Jolie já visitou muitas vezes os sírios que encontraram refúgio na Turquia, mas também na Jordânia (620 mil registados) ou no Líbano (mais de 1,15 milhões)Começou a fazê-lo em 2011, logo depois da revolta pró-democrática que o regime de Bashar al-Assad reprimiu, e continuou ao longo dos últimos quatro anos, à medida que a vida na Síria se tornava cada vez mais insuportável para os habitantes de boa parte do país, palco de bombardeamentos do regime, de uma guerra civil ou de batalhas entre rebeldes árabes e curdos contra os jihadistas do autodesignado Estado Islâmico.

Deixar de contar os dias

Metade dos 60 milhões de deslocados e refugiados do mundo são crianças, a maioria com menos de onze anos, dados que se aplicam à crise síria, a “maior operação humanitária” que o ACNUR teve de enfrentar desde que as Nações Unidas foram fundadas, há 70 anos. Em Agosto de 2013, quando os refugiados sírios contabilizados eram dois milhões (incluindo um milhão de crianças), em vez dos actuais quatro, Guterres pedia ao mundo para parar e se perguntar: “Como podemos, em plena consciência, continuar a falhar às crianças sírias?”

São as crianças que mais têm marcado Jolie nas suas viagens e é por isso que antes de aterrar na Turquia a actriz foi ao Líbano visitar Hala, uma menina  de 12 anos que a embaixadora conheceu no fim do ano passado. Hala vive num campo no Vale de Bekaa, perto da fronteira, e Jolie levou a sua filha Shiloh, de nove anos, a visitá-la. “Ela tinha-me ouvido falar da Hala na minha última visita ao Líbano e queria muito conhecê-la e aos seus irmãos e irmãs”, explicou Jolie, citada pelo diário libanês The Daily Star.

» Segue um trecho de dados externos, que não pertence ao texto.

[src/rtl/ptds_pkg.sv]
// ----------------------------------------------------------------------------
// ptds_pkg: shared types and constants for the tone period / display scan
// Holds the divider control struct, register indexes and the decode tables.
// ----------------------------------------------------------------------------
package ptds_pkg;

   localparam int DIV_W     = 24;   // dividend and quotient width
   localparam int DIV_DW    = 16;   // divisor width
   localparam int DIV_CNT_W = 5;    // step counter, holds up to DIV_W

   localparam logic [DIV_W-1:0] TIMER_CLOCK = 24'd10000000;

   // reciprocal scaling: floor(x * recip / 2**shift) is exact over the used range
   localparam int          RECIP_SHIFT = 23;
   localparam int          TENTH_SHIFT = 19;
   localparam logic [15:0] TENTH_RECIP = 16'd52429;

   localparam logic [1:0] REG_FREQ_MIN       = 2'd0;
   localparam logic [1:0] REG_FREQ_MAX       = 2'd1;
   localparam logic [1:0] REG_ADC_FULL_SCALE = 2'd2;

   typedef struct packed {
      logic                 start;
      logic [DIV_CNT_W-1:0] steps;
   } ptds_div_ctl_type;

   function automatic logic [6:0] seg_pattern(input logic [3:0] digit);
      logic [6:0] pat;
      case (digit)
         4'd0:    pat = 7'h3F;
         4'd1:    pat = 7'h06;
         4'd2:    pat = 7'h5B;
         4'd3:    pat = 7'h4F;
         4'd4:    pat = 7'h66;
         4'd5:    pat = 7'h6D;
         4'd6:    pat = 7'h7D;
         4'd7:    pat = 7'h07;
         4'd8:    pat = 7'h7F;
         4'd9:    pat = 7'h6F;
         default: pat = 7'h00;
      endcase
      return pat;
   endfunction

   // 2**RECIP_SHIFT / 10**idx, rounded up; exact for 13-bit dividends
   function automatic logic [23:0] digit_recip(input logic [1:0] idx);
      logic [23:0] p;
      case (idx)
         2'd0:    p = 24'd8388608;
         2'd1:    p = 24'd838861;
         2'd2:    p = 24'd83887;
         default: p = 24'd8389;
      endcase
      return p;
   endfunction

endpackage

[src/rtl/ptds_div.sv]
// ----------------------------------------------------------------------------
// ptds_div: radix-2 restoring divider
// Takes a left-aligned dividend and a step count, produces one quotient bit
// per cycle; done pulses for one cycle when the quotient is valid.
// ----------------------------------------------------------------------------
module ptds_div (
   input  logic                       clock,
   input  logic                       reset,
   input  ptds_pkg::ptds_div_ctl_type ctl,
   input  logic [23:0]                dividend,
   input  logic [15:0]                divisor,
   output logic [23:0]                quotient,
   output logic                       done
);
   import ptds_pkg::*;

   logic [DIV_W-1:0]     q_ff, q_in;
   logic [DIV_DW-1:0]    r_ff, r_in;
   logic [DIV_DW-1:0]    d_ff, d_in;
   logic [DIV_CNT_W-1:0] cnt_ff, cnt_in;
   logic                 done_ff, done_in;
   logic [DIV_DW:0]      trial;
   logic [DIV_DW:0]      diff;
   logic                 fits;

   always_comb begin
      trial = {r_ff, q_ff[DIV_W-1]};
      diff  = trial - {1'b0, d_ff};
      fits  = (trial >= {1'b0, d_ff});

      q_in    = q_ff;
      r_in    = r_ff;
      d_in    = d_ff;
      cnt_in  = cnt_ff;
      done_in = (cnt_ff == DIV_CNT_W'(1));
      if (ctl.start) begin
         q_in   = dividend;
         r_in   = '0;
         d_in   = divisor;
         cnt_in = ctl.steps;
      end else if (cnt_ff != '0) begin
         q_in   = {q_ff[DIV_W-2:0], fits};
         r_in   = fits ? diff[DIV_DW-1:0] : trial[DIV_DW-1:0];
         cnt_in = cnt_ff - DIV_CNT_W'(1);
      end
   end

   always_ff @(posedge clock) begin
      if (reset) begin
         cnt_ff  <= '0;
         done_ff <= 1'b0;
      end else begin
         cnt_ff  <= cnt_in;
         done_ff <= done_in;
      end
      q_ff <= q_in;
      r_ff <= r_in;
      d_ff <= d_in;
   end

   assign quotient = q_ff;
   assign done     = done_ff;

   a_done_after_last_step: assert property (@(posedge clock) disable iff (reset)
      (cnt_ff == DIV_CNT_W'(1)) && !ctl.start |=> done_ff)
      else $error("divider done missing after last step");
   a_done_idle: assert property (@(posedge clock) disable iff (reset)
      done_ff |-> (cnt_ff == '0))
      else $error("divider done while still stepping");
   a_rem_below_divisor: assert property (@(posedge clock) disable iff (reset)
      done_ff && (d_ff != '0) |-> (r_ff < d_ff))
      else $error("divider remainder not below divisor");

endmodule

[src/rtl/pot_tone_period_and_display_scan.sv]
// ----------------------------------------------------------------------------
// pot_tone_period_and_display_scan: tone period mapping and display scan
// Per scan tick: drive one display digit from the stored value, map the
// converter sample to a tone frequency and derive the timer period.
//
//   channel   direction  handshake               payload
//   req       in         req_valid / req_ready   req_adc_sample
//   rsp       out        rsp_valid / rsp_ready   segments, digit_enable,
//                                                period_top, compare_level,
//                                                frequency
//   csr       in         csr_we (no wait)        csr_index, csr_wdata
//
// A request makes two passes through the single one-bit-per-cycle divider
// (17 slope steps and 24 period steps, each followed by collecting the
// quotient) between its sequencing states; the display digit and the stored
// tenths come from reciprocal multiplies. One request is in work at a time;
// req_ready is high only when idle. The result is held in an output register
// until taken; a stalled rsp side holds the sequencer in its final state.
// Synchronous active-high reset restores the register defaults and the scan.
// ----------------------------------------------------------------------------
module pot_tone_period_and_display_scan #(
   parameter int NUM_DIGITS = 4
) (
   input  logic        clock,
   input  logic        reset,
   input  logic        req_valid,
   output logic        req_ready,
   input  logic [9:0]  req_adc_sample,
   output logic        rsp_valid,
   input  logic        rsp_ready,
   output logic [6:0]  rsp_segments,
   output logic [3:0]  rsp_digit_enable,
   output logic [15:0] rsp_period_top,
   output logic [14:0] rsp_compare_level,
   output logic [15:0] rsp_frequency,
   input  logic        csr_we,
   input  logic [1:0]  csr_index,
   input  logic [15:0] csr_wdata
);
   import ptds_pkg::*;

   localparam logic [2:0] NUM_DIGITS_U = 3'(NUM_DIGITS);

   typedef enum logic [8:0] {
      ST_IDLE   = 9'b000000001,
      ST_DIGQ   = 9'b000000010,
      ST_DIGR   = 9'b000000100,
      ST_SLOPE  = 9'b000001000,
      ST_MUL    = 9'b000010000,
      ST_FREQ   = 9'b000100000,
      ST_PERIOD = 9'b001000000,
      ST_SHOWN  = 9'b010000000,
      ST_DONE   = 9'b100000000
   } state_type;

   state_type state_ff, state_in;

   logic [15:0]        freq_min_ff, freq_min_in;
   logic [15:0]        freq_max_ff, freq_max_in;
   logic [9:0]         full_scale_ff, full_scale_in;
   logic [1:0]         scan_pos_ff, scan_pos_in;
   logic [12:0]        shown_ff, shown_in;

   logic [9:0]         sample_ff, sample_in;
   logic [1:0]         idx_ff, idx_in;
   logic [12:0]        quot_ff, quot_in;
   logic [3:0]         digit_ff, digit_in;
   logic signed [16:0] slope_ff, slope_in;
   logic signed [27:0] mapped_ff, mapped_in;
   logic [15:0]        freq_ff, freq_in;
   logic [15:0]        period_ff, period_in;
   logic [12:0]        shown_next_ff, shown_next_in;

   logic               rsp_valid_ff, rsp_valid_in;
   logic [6:0]         rsp_segments_ff, rsp_segments_in;
   logic [3:0]         rsp_digit_enable_ff, rsp_digit_enable_in;
   logic [15:0]        rsp_period_ff, rsp_period_in;
   logic [15:0]        rsp_freq_ff, rsp_freq_in;

   ptds_div_ctl_type   div_ctl;
   logic [DIV_W-1:0]   div_dividend;
   logic [DIV_DW-1:0]  div_divisor;
   logic [DIV_W-1:0]   div_q;
   logic               div_done;

   logic [1:0]         pos_sel;
   logic [2:0]         pos_inc;
   logic signed [16:0] diff;
   logic [16:0]        diff_abs;
   logic signed [28:0] sum;
   logic [15:0]        freq_c;
   logic [35:0]        dig_prod;
   logic [15:0]        tenth_arg;
   logic [31:0]        tenth_prod;
   logic [12:0]        tenth_q;
   logic [12:0]        tens_x10;

   ptds_div u_div (
      .clock     (clock),
      .reset     (reset),
      .ctl       (div_ctl),
      .dividend  (div_dividend),
      .divisor   (div_divisor),
      .quotient  (div_q),
      .done      (div_done)
   );

   always_comb begin
      // a stale position past the last digit restarts at the units
      pos_sel  = ({1'b0, scan_pos_ff} >= NUM_DIGITS_U) ? 2'd0 : scan_pos_ff;
      pos_inc  = {1'b0, pos_sel} + 3'd1;
      diff     = $signed({1'b0, freq_max_ff}) - $signed({1'b0, freq_min_ff});
      diff_abs = diff[16] ? 17'(-diff) : 17'(diff);
      sum      = 29'(mapped_ff) + $signed({13'd0, freq_min_ff});
      if (sum < 29'sd1) begin
         freq_c = 16'd1;
      end else if (sum > 29'sd65535) begin
         freq_c = 16'hFFFF;
      end else begin
         freq_c = sum[15:0];
      end
      // shown value over the digit's power of ten
      dig_prod   = 36'(shown_ff) * 36'(digit_recip(idx_ff));
      // shared divide-by-ten: digit quotient, or the frequency for display
      tenth_arg  = (state_ff == ST_SHOWN) ? freq_ff : {3'd0, quot_ff};
      tenth_prod = 32'(tenth_arg) * 32'(TENTH_RECIP);
      tenth_q    = tenth_prod[TENTH_SHIFT+12:TENTH_SHIFT];
      tens_x10   = {tenth_q[9:0], 3'd0} + {2'd0, tenth_q[9:0], 1'b0};
   end

   always_comb begin
      state_in            = state_ff;
      freq_min_in         = freq_min_ff;
      freq_max_in         = freq_max_ff;
      full_scale_in       = full_scale_ff;
      scan_pos_in         = scan_pos_ff;
      shown_in            = shown_ff;
      sample_in           = sample_ff;
      idx_in              = idx_ff;
      quot_in             = quot_ff;
      digit_in            = digit_ff;
      slope_in            = slope_ff;
      mapped_in           = mapped_ff;
      freq_in             = freq_ff;
      period_in           = period_ff;
      shown_next_in       = shown_next_ff;
      rsp_valid_in        = rsp_valid_ff & ~rsp_ready;
      rsp_segments_in     = rsp_segments_ff;
      rsp_digit_enable_in = rsp_digit_enable_ff;
      rsp_period_in       = rsp_period_ff;
      rsp_freq_in         = rsp_freq_ff;
      div_ctl.start       = 1'b0;
      div_ctl.steps       = '0;
      div_dividend        = '0;
      div_divisor         = '0;

      if (csr_we) begin
         unique case (csr_index)
            REG_FREQ_MIN:       freq_min_in   = csr_wdata;
            REG_FREQ_MAX:       freq_max_in   = csr_wdata;
            REG_ADC_FULL_SCALE: full_scale_in = csr_wdata[9:0];
            default: ;
         endcase
      end

      unique case (state_ff)
         ST_IDLE: begin
            if (req_valid) begin
               sample_in     = req_adc_sample;
               idx_in        = pos_sel;
               scan_pos_in   = (pos_inc >= NUM_DIGITS_U) ? 2'd0 : pos_inc[1:0];
               state_in      = ST_DIGQ;
            end
         end
         ST_DIGQ: begin
            quot_in  = dig_prod[RECIP_SHIFT+12:RECIP_SHIFT];
            state_in = ST_DIGR;
         end
         ST_DIGR: begin
            digit_in      = 4'(quot_ff - tens_x10);
            div_ctl.start = 1'b1;
            div_ctl.steps = DIV_CNT_W'(17);
            div_dividend  = {diff_abs, 7'd0};
            div_divisor   = {6'd0, full_scale_ff};
            state_in      = ST_SLOPE;
         end
         ST_SLOPE: begin
            if (div_done) begin
               // zero full scale gives a flat mapping
               if (full_scale_ff == '0) begin
                  slope_in = '0;
               end else if (diff[16]) begin
                  slope_in = -$signed(div_q[16:0]);
               end else begin
                  slope_in = $signed(div_q[16:0]);
               end
               state_in = ST_MUL;
            end
         end
         ST_MUL: begin
            mapped_in = 28'(slope_ff * $signed({1'b0, sample_ff}));
            state_in  = ST_FREQ;
         end
         ST_FREQ: begin
            freq_in       = freq_c;
            div_ctl.start = 1'b1;
            div_ctl.steps = DIV_CNT_W'(24);
            div_dividend  = TIMER_CLOCK;
            div_divisor   = freq_c;
            state_in      = ST_PERIOD;
         end
         ST_PERIOD: begin
            if (div_done) begin
               // saturate instead of wrapping for low tones
               if (div_q > 24'd65536) begin
                  period_in = 16'hFFFF;
               end else begin
                  period_in = 16'(div_q - 24'd1);
               end
               state_in = ST_SHOWN;
            end
         end
         ST_SHOWN: begin
            shown_next_in = tenth_q;
            state_in      = ST_DONE;
         end
         ST_DONE: begin
            if (!rsp_valid_ff || rsp_ready) begin
               rsp_valid_in        = 1'b1;
               rsp_segments_in     = seg_pattern(digit_ff);
               rsp_digit_enable_in = 4'b0001 << idx_ff;
               rsp_period_in       = period_ff;
               rsp_freq_in         = freq_ff;
               shown_in            = shown_next_ff;
               state_in            = ST_IDLE;
            end
         end
         default: state_in = ST_IDLE;
      endcase
   end

   always_ff @(posedge clock) begin
      if (reset) begin
         state_ff      <= ST_IDLE;
         freq_min_ff   <= 16'd20;
         freq_max_ff   <= 16'd20000;
         full_scale_ff <= 10'd1023;
         scan_pos_ff   <= 2'd0;
         shown_ff      <= 13'd0;
         rsp_valid_ff  <= 1'b0;
      end else begin
         state_ff      <= state_in;
         freq_min_ff   <= freq_min_in;
         freq_max_ff   <= freq_max_in;
         full_scale_ff <= full_scale_in;
         scan_pos_ff   <= scan_pos_in;
         shown_ff      <= shown_in;
         rsp_valid_ff  <= rsp_valid_in;
      end
      sample_ff           <= sample_in;
      idx_ff              <= idx_in;
      quot_ff             <= quot_in;
      digit_ff            <= digit_in;
      slope_ff            <= slope_in;
      mapped_ff           <= mapped_in;
      freq_ff             <= freq_in;
      period_ff           <= period_in;
      shown_next_ff       <= shown_next_in;
      rsp_segments_ff     <= rsp_segments_in;
      rsp_digit_enable_ff <= rsp_digit_enable_in;
      rsp_period_ff       <= rsp_period_in;
      rsp_freq_ff         <= rsp_freq_in;
   end

   assign req_ready         = (state_ff == ST_IDLE);
   assign rsp_valid         = rsp_valid_ff;
   assign rsp_segments      = rsp_segments_ff;
   assign rsp_digit_enable  = rsp_digit_enable_ff;
   assign rsp_period_top    = rsp_period_ff;
   assign rsp_compare_level = rsp_period_ff[15:1];
   assign rsp_frequency     = rsp_freq_ff;

   a_digit_decimal: assert property (@(posedge clock) disable iff (reset)
      (state_ff == ST_DONE) |-> (digit_ff <= 4'd9))
      else $error("display digit out of decimal range");
   a_div_done_in_wait: assert property (@(posedge clock) disable iff (reset)
      div_done |-> (state_ff == ST_SLOPE) || (state_ff == ST_PERIOD))
      else $error("divider result arrived outside a divide state");
   a_enable_onehot: assert property (@(posedge clock) disable iff (reset)
      rsp_valid_ff |-> $onehot(rsp_digit_enable_ff))
      else $error("digit enable not one-hot");
   a_freq_nonzero: assert property (@(posedge clock) disable iff (reset)
      rsp_valid_ff |-> (rsp_freq_ff != 16'd0))
      else $error("frequency left the clamp range");
   a_scan_in_range: assert property (@(posedge clock) disable iff (reset)
      $past(req_valid && req_ready) |-> ({1'b0, scan_pos_ff} < NUM_DIGITS_U))
      else $error("scan position beyond digit count");

endmodule
[config.mk]
export PLATFORM = sky130hd
export DESIGN_NAME = pot_tone_period_and_display_scan
export DESIGN_NICKNAME = d
export VERILOG_FILES = /design/src/rtl/ptds_pkg.sv /design/src/rtl/ptds_div.sv /design/src/rtl/pot_tone_period_and_display_scan.sv
export SDC_FILE = /design/constraint.sdc
export NUM_CORES = 2
export LEC_CHECK = 0
export ABC_AREA = 1
export ABC_CLOCK_PERIOD_IN_PS = 6700
export BUFFER_PORTS_ARGS = -buffer_cell sky130_fd_sc_hd__clkbuf_2
export CELL_PAD_IN_SITES_DETAIL_PLACEMENT = 0
export CELL_PAD_IN_SITES_GLOBAL_PLACEMENT = 1
export CORE_ASPECT_RATIO = 0.7
export CORE_MARGIN = 10
export CORE_UTILIZATION = 45
export CTS_CLUSTER_SIZE = 25
export DETAILED_ROUTE_END_ITERATION = 6
export PLACE_DENSITY_LB_ADDON = 0.1
export SLEW_MARGIN = 30
export SYNTH_ARGS = -nofsm -noshare
export SYNTH_HDL_FRONTEND = slang
export SYNTH_SLANG_ARGS = --single-unit
[constraint.sdc]
create_clock -name clock -period 6.7 [get_ports clock]
set_input_delay 0.335 -clock clock [delete_from_list [all_inputs] [get_ports clock]]
set_output_delay 0.335 -clock clock [all_outputs]
set_load 0.02 [all_outputs]
# After elaboration in Yosys (flattened, before gate mapping)
# Memory sizes are Yosys's and may differ from the RTL's. A register that Yosys moved wholly into a read port is not among the register bits.
# Cells that the tools add are included.
# word_totals
regBits	284
elab_cells	101
input_bits	33
n_memories	1
rom_bits	112
output_inout_bits	60
# memory_table
memory	depth	word_bits	read_ports	rd_ports_with_merged_regs	wr	line_no	source
(name not given)	16	7	1	1	0	ptds_pkg.sv:29	case (digit)
# op_classes
add_sub_neg	10
eq_ne	18
shifts	1
muxes	22
multipliers	3
n_bitwise	2
reduce_logical	15
order_cmp	5
# ops
operator	n
$pmux W9 S9	1
$pmux W24 S3	1
$mux W16	4
$mux W24	2
$pmux W24 S2	1
$mul A13 B24 Y36	1
$mux W9	4
$mux W17	2
$neg A17 Y17	2
$mul A16 B16 Y32 const B	1
$pmux W16 S2	1
$add A28 B17 Y29	1
$gt A29 B17 Y1 const B	1
$lt A29 B2 Y1 const B	1
$mul A17 B11 Y28	1
$gt A24 B17 Y1 const B	1
$ge A17 B16 Y1	1
$sub A16 B16 Y17	1
$sub A16 B1 Y16 const B	1
$sub A16 B16 Y16	1
$reduce_and A2 Y1	7
$pmux W6 S2	1
$logic_not A10 Y1	1
$mux W5	2
30 further kinds	36

# Depth between registers and ports, before layout
# depth
depth_word	5
ltp_mapped	35
depth_no_buf	35

# Cells and area by module
# From an unflattened synthesis, not the netlist that was laid out.
# hier_totals
hier_cells	4286
hier_area_um2	34591.9
# modules_own_cells
mod	seq_area_each_um2	cells_per_inst	area_each_um2	n_inst
pot_tone_period_and_display_scan	6206.0	3806	30914.6	1
ptds_div	1641.6	480	3677.3	1

# Worst setup path before layout
# OpenSTA, ideal clock, no wires.
# synth_timing
kind	register -> register
startpoint	register state_ff[3]
endpoint	register digit_ff[3], data pin
arrival_time_ps	6173
slack_ps	278
synth_period_minus_slack_ps	6422
setup_time_ps	249
required_ps	6451
path_stages_with_launch	33
n_path_buf	1
cell_sequence	dfxtp_1 nor2_1 nand2_1 nor2_4 nand2_2 inv_1 clkbuf_1 nand2_1 nand2_1 ha_1 ha_1 inv_1 fa_1 inv_1 fa_1 fa_1 inv_1 fa_1 inv_1 ha_1 a21o_1 a21oi_1 nor2_1 nor2_1 a21o_1 nand2_1 ha_1 xnor2_1 nand3b_1 nand2_1 nand4_1 nand2_1 inv_1
# synth_via
elab_chain_len	5
# synth_rtl
element	line_no	source
start: declaration	pot_tone_period_and_display_scan.sv:56	state_type state_ff, state_in;
start signal: assignment	pot_tone_period_and_display_scan.sv:252	state_ff <= state_in;
$eq A9 B8 Y1	pot_tone_period_and_display_scan.sv:125	tenth_arg = (state_ff == ST_SHOWN) ? freq_ff : {3'd0, quot_ff};
$mux W16	pot_tone_period_and_display_scan.sv:125	
$mul A16 B16 Y32	pot_tone_period_and_display_scan.sv:126	tenth_prod = 32'(tenth_arg) * 32'(TENTH_RECIP);
net tenth_prod[20]	pot_tone_period_and_display_scan.sv:94	logic [31:0] tenth_prod;
$add A4 B4 Y4	pot_tone_period_and_display_scan.sv:128	tens_x10 = {tenth_q[9:0], 3'd0} + {2'd0, tenth_q[9:0], 1'b0};
$sub A4 B4 Y4	pot_tone_period_and_display_scan.sv:180	digit_in = 4'(quot_ff - tens_x10);
end signal: assignment	pot_tone_period_and_display_scan.sv:263	digit_ff <= digit_in;
end: declaration	pot_tone_period_and_display_scan.sv:67	logic [3:0] digit_ff, digit_in;
# The timed path passes the listed nets, and every way through them passes these cells.
# A chain may end at the register's enable or synchronous reset.

# Worst setup path after layout
# Ends and elaborated chain as after synthesis.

“Foi muito emocional reencontrar Hala e os irmãos e perceber que a situação só piora enquanto o tempo passa”, afirmou. "As suas memórias da Síria estão a desaparecer. Deixaram de contar os dias. Nada é certo e sentem-se abandonados.” Jolie e Shiloh passaram parte da noite de sexta com a família de Hala; sábado, a filha da actriz seguiu com a mãe para a Turquia.

Uma anarquia crescente

No Dia Mundial dos Refugiados, e antes de visitar o campo da província de Mardin, o líder do ACNUR repetiu o que tantas vezes disse desde que assumiu o cargo, há dez anos. Que “os países e as comunidades com menos recursos, que acolhem 86% dois refugiados do mundo, estão no limite e começam a desestabilizar-se”. Que “alguns dos mais ricos entre nós desafiam o antigo princípio de tratar os refugiados como merecedores de protecção, apresentando-os, pelo contrário, como intrusos, desempregados ou terroristas, uma visão curta, moralmente errada e – em alguns casos –, em violação das obrigações internacionais”.

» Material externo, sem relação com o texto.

$ cat src/hdl/tea_cell.sv
// one tea cycle as two registered half-rounds, encrypt or decrypt per item
module tea_cell #(
    parameter logic [tea_pkg::WORD_W-1:0] SUM_ENC = tea_pkg::DELTA,
    parameter logic [tea_pkg::WORD_W-1:0] SUM_DEC = tea_pkg::DELTA
) (
    input  logic               aclk,
    input  logic               aresetn,
    input  logic               en,
    input  tea_pkg::tea_key_t  key,
    input  tea_pkg::tea_pipe_t pipe_in,
    output tea_pkg::tea_pipe_t pipe_out
);

    tea_pkg::tea_pipe_t half_reg, half_next;
    tea_pkg::tea_pipe_t full_reg, full_next;

    logic                       dec_a, dec_b;
    logic [tea_pkg::WORD_W-1:0] sum_a, sum_b;
    logic [tea_pkg::WORD_W-1:0] mix_a, mix_b;

    // first half: encrypt updates v0 from v1, decrypt undoes v1 from v0
    always_comb begin
        dec_a = (pipe_in.op == tea_pkg::OP_DECRYPT);
        sum_a = dec_a ? SUM_DEC : SUM_ENC;
        mix_a = dec_a ? tea_pkg::mix(pipe_in.v0, sum_a, key[2], key[3])
                      : tea_pkg::mix(pipe_in.v1, sum_a, key[0], key[1]);
        half_next = pipe_in;
        if (dec_a) begin
            half_next.v1 = pipe_in.v1 - mix_a;
        end else begin
            half_next.v0 = pipe_in.v0 + mix_a;
        end
    end

    // second half: the other word
    always_comb begin
        dec_b = (half_reg.op == tea_pkg::OP_DECRYPT);
        sum_b = dec_b ? SUM_DEC : SUM_ENC;
        mix_b = dec_b ? tea_pkg::mix(half_reg.v1, sum_b, key[0], key[1])
                      : tea_pkg::mix(half_reg.v0, sum_b, key[2], key[3]);
        full_next = half_reg;
        if (dec_b) begin
            full_next.v0 = half_reg.v0 - mix_b;
        end else begin
            full_next.v1 = half_reg.v1 + mix_b;
        end
    end

    always_ff @(posedge aclk) begin
        if (!aresetn) begin
            half_reg.valid <= 1'b0;
            full_reg.valid <= 1'b0;
        end else if (en) begin
            half_reg <= half_next;
            full_reg <= full_next;
        end
    end

    assign pipe_out = full_reg;

endmodule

Num momento em que a União Europeia não consegue entender-se sobre o que fazer aos milhares que conseguem chegar vivos às suas costas depois de atravessar o Mediterrâneo, com governos a anunciarem não só que não estão disponíveis para receber refugiados como que planeiam fechar fronteiras, Guterres pede às “nações mais ricas que reconheçam os refugiados como vítimas, pessoas em fuga de guerras que estes estados não foram capazes de prevenir ou deter”.

E avisa: se estes países continuarem a recusar “assumir de forma justa uma parte da sua responsabilidade e a esconder-se atrás de muros” vão fazê-lo enquanto “uma anarquia crescente se espalha pelo mundo”.

“Para mim, a opção é clara: permitir que o cancro da fuga forçada cresça sem tratamento ou gerir esta crise em conjunto”, afirmou o Alto Comissário. Gerir a crise não é “nem fácil nem barato”, mas é o que permitirá “criar boa vontade, prosperidade para as próximas gerações e fomentar a estabilidade a longo prazo”. Pelo menos, diz Guterres, é isso “que a História demonstra”.